## WHAT THE TASK ASKS
In the listing below, find the line that contains "export CAP_MARGIN = 20" and the line that contains "of the sweep". Quote both and every line between them, exactly, and nothing more.

## INFORMATION GIVEN
■ ■ ■

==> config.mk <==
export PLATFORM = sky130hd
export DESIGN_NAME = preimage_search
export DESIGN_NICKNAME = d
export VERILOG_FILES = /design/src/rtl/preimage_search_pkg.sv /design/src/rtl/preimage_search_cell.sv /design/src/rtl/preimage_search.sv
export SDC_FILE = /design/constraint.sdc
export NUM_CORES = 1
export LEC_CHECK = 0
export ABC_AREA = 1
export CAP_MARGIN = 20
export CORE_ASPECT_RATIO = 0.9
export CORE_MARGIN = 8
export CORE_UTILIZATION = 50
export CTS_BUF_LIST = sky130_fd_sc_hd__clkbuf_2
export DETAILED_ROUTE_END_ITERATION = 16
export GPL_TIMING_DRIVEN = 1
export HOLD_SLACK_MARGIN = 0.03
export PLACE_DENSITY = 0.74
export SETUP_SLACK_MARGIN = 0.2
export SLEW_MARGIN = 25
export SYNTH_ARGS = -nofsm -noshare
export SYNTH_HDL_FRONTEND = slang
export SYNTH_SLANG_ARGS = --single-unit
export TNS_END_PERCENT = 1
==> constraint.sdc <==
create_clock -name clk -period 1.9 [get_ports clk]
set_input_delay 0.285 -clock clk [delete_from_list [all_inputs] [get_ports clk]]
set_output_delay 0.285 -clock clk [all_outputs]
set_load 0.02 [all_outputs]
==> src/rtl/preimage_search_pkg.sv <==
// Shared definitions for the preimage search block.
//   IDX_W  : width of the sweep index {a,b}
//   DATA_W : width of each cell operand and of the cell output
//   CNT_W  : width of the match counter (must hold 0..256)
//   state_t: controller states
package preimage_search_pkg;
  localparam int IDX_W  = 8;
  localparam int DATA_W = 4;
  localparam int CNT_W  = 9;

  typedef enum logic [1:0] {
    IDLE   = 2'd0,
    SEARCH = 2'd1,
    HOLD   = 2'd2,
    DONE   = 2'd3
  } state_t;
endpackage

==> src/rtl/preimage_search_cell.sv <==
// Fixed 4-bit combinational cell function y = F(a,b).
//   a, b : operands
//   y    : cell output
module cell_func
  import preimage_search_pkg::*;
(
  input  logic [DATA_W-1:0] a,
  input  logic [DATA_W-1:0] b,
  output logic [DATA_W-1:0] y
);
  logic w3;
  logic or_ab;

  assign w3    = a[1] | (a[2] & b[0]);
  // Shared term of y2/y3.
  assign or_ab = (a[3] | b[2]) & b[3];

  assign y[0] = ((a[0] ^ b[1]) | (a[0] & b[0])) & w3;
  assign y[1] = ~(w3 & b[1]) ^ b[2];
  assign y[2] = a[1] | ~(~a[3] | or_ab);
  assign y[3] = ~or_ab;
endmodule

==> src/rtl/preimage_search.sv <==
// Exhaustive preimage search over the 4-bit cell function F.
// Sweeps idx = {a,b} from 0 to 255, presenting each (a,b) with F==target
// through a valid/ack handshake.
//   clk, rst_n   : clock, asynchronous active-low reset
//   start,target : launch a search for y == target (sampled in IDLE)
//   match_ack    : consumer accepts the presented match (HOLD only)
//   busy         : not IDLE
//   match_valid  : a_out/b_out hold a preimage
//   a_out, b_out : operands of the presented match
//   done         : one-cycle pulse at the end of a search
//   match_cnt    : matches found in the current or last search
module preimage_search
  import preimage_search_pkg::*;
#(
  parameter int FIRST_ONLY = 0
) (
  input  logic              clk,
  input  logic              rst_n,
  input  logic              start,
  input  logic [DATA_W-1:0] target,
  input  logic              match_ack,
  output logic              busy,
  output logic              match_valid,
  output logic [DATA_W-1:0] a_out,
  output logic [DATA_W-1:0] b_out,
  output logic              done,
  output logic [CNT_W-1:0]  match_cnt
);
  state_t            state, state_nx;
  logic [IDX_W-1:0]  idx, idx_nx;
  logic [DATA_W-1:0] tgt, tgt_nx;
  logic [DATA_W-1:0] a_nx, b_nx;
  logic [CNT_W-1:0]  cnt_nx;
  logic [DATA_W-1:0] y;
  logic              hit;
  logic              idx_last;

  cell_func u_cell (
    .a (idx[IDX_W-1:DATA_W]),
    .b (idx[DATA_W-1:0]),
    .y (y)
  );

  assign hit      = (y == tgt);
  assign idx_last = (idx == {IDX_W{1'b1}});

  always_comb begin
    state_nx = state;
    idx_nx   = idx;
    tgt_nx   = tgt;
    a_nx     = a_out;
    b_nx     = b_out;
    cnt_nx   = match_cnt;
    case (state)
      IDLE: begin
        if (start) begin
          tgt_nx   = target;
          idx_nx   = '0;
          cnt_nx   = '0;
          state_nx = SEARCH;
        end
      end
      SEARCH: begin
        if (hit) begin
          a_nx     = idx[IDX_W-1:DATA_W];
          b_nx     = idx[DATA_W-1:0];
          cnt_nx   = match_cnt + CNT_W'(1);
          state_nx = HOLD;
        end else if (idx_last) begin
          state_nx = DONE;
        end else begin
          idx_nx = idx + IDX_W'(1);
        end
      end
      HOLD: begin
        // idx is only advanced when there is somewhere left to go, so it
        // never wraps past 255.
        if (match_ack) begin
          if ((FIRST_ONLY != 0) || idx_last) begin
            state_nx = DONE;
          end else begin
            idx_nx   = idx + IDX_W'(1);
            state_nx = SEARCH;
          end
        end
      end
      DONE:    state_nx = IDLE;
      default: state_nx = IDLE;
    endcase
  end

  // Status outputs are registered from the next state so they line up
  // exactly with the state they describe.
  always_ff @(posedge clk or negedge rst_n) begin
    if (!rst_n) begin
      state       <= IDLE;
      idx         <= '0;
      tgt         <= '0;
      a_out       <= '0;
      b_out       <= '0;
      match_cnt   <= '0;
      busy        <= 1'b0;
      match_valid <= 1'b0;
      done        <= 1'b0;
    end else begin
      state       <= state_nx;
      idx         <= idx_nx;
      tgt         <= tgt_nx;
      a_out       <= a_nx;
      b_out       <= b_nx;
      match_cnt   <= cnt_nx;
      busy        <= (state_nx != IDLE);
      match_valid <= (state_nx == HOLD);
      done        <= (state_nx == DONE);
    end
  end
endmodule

■ ■ ■

## FINISHED TASK
export CAP_MARGIN = 20
export CORE_ASPECT_RATIO = 0.9
export CORE_MARGIN = 8
export CORE_UTILIZATION = 50
export CTS_BUF_LIST = sky130_fd_sc_hd__clkbuf_2
export DETAILED_ROUTE_END_ITERATION = 16
export GPL_TIMING_DRIVEN = 1
export HOLD_SLACK_MARGIN = 0.03
export PLACE_DENSITY = 0.74
export SETUP_SLACK_MARGIN = 0.2
export SLEW_MARGIN = 25
export SYNTH_ARGS = -nofsm -noshare
export SYNTH_HDL_FRONTEND = slang
export SYNTH_SLANG_ARGS = --single-unit
export TNS_END_PERCENT = 1
==> constraint.sdc <==
create_clock -name clk -period 1.9 [get_ports clk]
set_input_delay 0.285 -clock clk [delete_from_list [all_inputs] [get_ports clk]]
set_output_delay 0.285 -clock clk [all_outputs]
set_load 0.02 [all_outputs]
==> src/rtl/preimage_search_pkg.sv <==
// Shared definitions for the preimage search block.
//   IDX_W  : width of the sweep index {a,b}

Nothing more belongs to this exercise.